The key finding is the expected replication rate. This is the hypothetical percentage of significant results that we would expect if the original researchers would redo their studies exactly with the same sample sizes, but with a new set of participants and without cheating. The estimate is 60%, which is higher than the percentage estimated with the actual replication studies. However, given the small number of studies, it could be just 42% or as much as 78%. However, even 78% is still less than the actual 92% that were reported as significant at p < .05, not counting the studies that were called marginally significant with p-values greater than .05, another questionable practices that is at least transparent in that the failure to achieve significance is documented.
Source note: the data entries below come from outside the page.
## config.mk

```make
export PLATFORM = sky130hd
export DESIGN_NAME = bus_master_port
export DESIGN_NICKNAME = d
export VERILOG_FILES = /design/src/rtl/bus_master_port.sv
export SDC_FILE = /design/constraint.sdc
export NUM_CORES = 1
export LEC_CHECK = 0
export BUFFER_PORTS_ARGS = -buffer_cell sky130_fd_sc_hd__buf_2
export CAP_MARGIN = 20
export CORE_MARGIN = 4
export CORE_UTILIZATION = 30
export CTS_BUF_LIST = sky130_fd_sc_hd__clkbuf_8
export DETAILED_ROUTE_END_ITERATION = 10
export SKIP_LAST_GASP = 1
export SLEW_MARGIN = 25
export SYNTH_ARGS = -nofsm -noshare
export SYNTH_HDL_FRONTEND = slang
export SYNTH_SLANG_ARGS = --single-unit
```

## constraint.sdc

```tcl
create_clock -name clk -period 2.8 [get_ports clk]
set_input_delay 0.42 -clock clk [delete_from_list [all_inputs] [get_ports clk]]
set_output_delay 0.42 -clock clk [all_outputs]
set_load 0.05 [all_outputs]
```
File: src/rtl/regfile_alu_wb_if.sv
// rtl/regfile_alu_wb_if.sv - issue handshake and 3-port regfile bus for regfile_alu_wb
interface regfile_alu_wb_if #(
    parameter int WIDTH = 32,
    parameter int AW    = 5
);
    logic             in_valid;
    logic             in_ready;
    logic [2:0]       in_op;
    logic [AW-1:0]    in_rs1;
    logic [AW-1:0]    in_rs2;
    logic [AW-1:0]    in_rd;
    logic [AW-1:0]    ra1;
    logic [AW-1:0]    ra2;
    logic [WIDTH-1:0] rd1;
    logic [WIDTH-1:0] rd2;
    logic             we3;
    logic [AW-1:0]    wa3;
    logic [WIDTH-1:0] wd3;
    logic             done;
    logic             ovf;

    // master: the sequencer; slave: issue source plus register file
    modport master (
        input  in_valid, in_op, in_rs1, in_rs2, in_rd, rd1, rd2,
        output in_ready, ra1, ra2, we3, wa3, wd3, done, ovf
    );

    modport slave (
        output in_valid, in_op, in_rs1, in_rs2, in_rd, rd1, rd2,
        input  in_ready, ra1, ra2, we3, wa3, wd3, done, ovf
    );
endinterface

File: src/rtl/regfile_alu_wb.sv
// rtl/regfile_alu_wb.sv - four-state read/execute/writeback sequencer around a 3-port regfile
module regfile_alu_wb #(
    parameter int WIDTH = 32,
    parameter int AW    = 5
) (
    input  logic           clk,
    input  logic           reset_n,
    regfile_alu_wb_if.master bus
);

    typedef enum logic [1:0] {
        IDLE = 2'd0,
        READ = 2'd1,
        EXEC = 2'd2,
        WB   = 2'd3
    } state_t;

    localparam logic [2:0] OP_ADD = 3'd0;
    localparam logic [2:0] OP_SUB = 3'd1;
    localparam logic [2:0] OP_AND = 3'd2;
    localparam logic [2:0] OP_OR  = 3'd3;
    localparam logic [2:0] OP_XOR = 3'd4;
    localparam logic [2:0] OP_SLT = 3'd5;
    localparam logic [2:0] OP_SLL = 3'd6;
    localparam logic [2:0] OP_SRL = 3'd7;

    state_t           state;
    state_t           state_nx;
    logic [2:0]       op_q;
    logic [AW-1:0]    rd_q;
    logic [AW-1:0]    ra1_q;
    logic [AW-1:0]    ra2_q;
    logic [AW-1:0]    wa3_q;
    logic [WIDTH-1:0] a_q;
    logic [WIDTH-1:0] b_q;
    logic [WIDTH-1:0] wd3_q;
    logic             ovf_q;
    logic             accept;
    logic [WIDTH-1:0] sum;
    logic [WIDTH-1:0] diff;
    logic [WIDTH-1:0] alu_res;
    logic             alu_ovf;

    assign accept = (state == IDLE) && bus.in_valid;

    always_comb begin
        state_nx = state;
        case (state)
            IDLE:    if (bus.in_valid) state_nx = READ;
            READ:    state_nx = EXEC;
            EXEC:    state_nx = WB;
            WB:      state_nx = IDLE;
            default: state_nx = IDLE;
        endcase
    end

    always_comb begin
        sum     = a_q + b_q;
        diff    = a_q - b_q;
        alu_res = '0;
        alu_ovf = 1'b0;
        case (op_q)
            OP_ADD: begin
                alu_res = sum;
                alu_ovf = (a_q[WIDTH-1] == b_q[WIDTH-1]) && (sum[WIDTH-1] != a_q[WIDTH-1]);
            end
            OP_SUB: begin
                alu_res = diff;
                alu_ovf = (a_q[WIDTH-1] != b_q[WIDTH-1]) && (diff[WIDTH-1] != a_q[WIDTH-1]);
            end
            OP_AND:  alu_res = a_q & b_q;
            OP_OR:   alu_res = a_q | b_q;
            OP_XOR:  alu_res = a_q ^ b_q;
            OP_SLT:  alu_res = {{(WIDTH-1){1'b0}}, ($signed(a_q) < $signed(b_q))};
            OP_SLL:  alu_res = a_q << b_q[4:0];
            OP_SRL:  alu_res = a_q >> b_q[4:0];
            default: alu_res = '0;
        endcase
    end

    // Read/write address and data registers only load on entry to READ / WB, so they hold otherwise
    always_ff @(posedge clk or negedge reset_n) begin
        if (!reset_n) begin
            state <= IDLE;
            op_q  <= '0;
            rd_q  <= '0;
            ra1_q <= '0;
            ra2_q <= '0;
            wa3_q <= '0;
            a_q   <= '0;
            b_q   <= '0;
            wd3_q <= '0;
            ovf_q <= 1'b0;
        end else begin
            state <= state_nx;
            if (accept) begin
                op_q  <= bus.in_op;
                rd_q  <= bus.in_rd;
                ra1_q <= bus.in_rs1;
                ra2_q <= bus.in_rs2;
            end
            if (state == READ) begin
                a_q <= bus.rd1;
                b_q <= bus.rd2;
            end
            if (state == EXEC) begin
                wd3_q <= alu_res;
                wa3_q <= rd_q;
                ovf_q <= alu_ovf;
            end
        end
    end

    assign bus.in_ready = (state == IDLE);
    assign bus.ra1      = ra1_q;
    assign bus.ra2      = ra2_q;
    assign bus.wa3      = wa3_q;
    assign bus.wd3      = wd3_q;
    assign bus.done     = (state == WB);
    assign bus.we3      = (state == WB) && (rd_q != '0);
    assign bus.ovf      = (state == WB) && ovf_q;

endmodule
While a lot of these issues were controversial during the past decade known as the replication crisis or the crisis of confidence in published results, it is now widely accepted that many significant results were obtained with cheating. However, a vocal minority tries to discredit this evidence.

Pek et al. (2024) “remind the reader using observed power calculations (based on collected data) to make statements about the power of tests in those completed studies is problematic

because such an application of power is an ontological impossibility

of frequentist probability (Goodman & Berlin, 1994; Greenland, 2012; McShane et al., 2020).” (p. 12).

According to this argument, it would be incorrect to evaluate the observed outcome that 35% of participants reported a 5 against the probability that we would expect from a normal die which is 16.7%. This argument makes no sense because probabilities determine the long-run frequencies of outcomes. So, either the die is not normal and produces an abnormal high frequency of fives, or participants were cheating. Evidently, outcomes of random events tell us something about the probability of these events to occur.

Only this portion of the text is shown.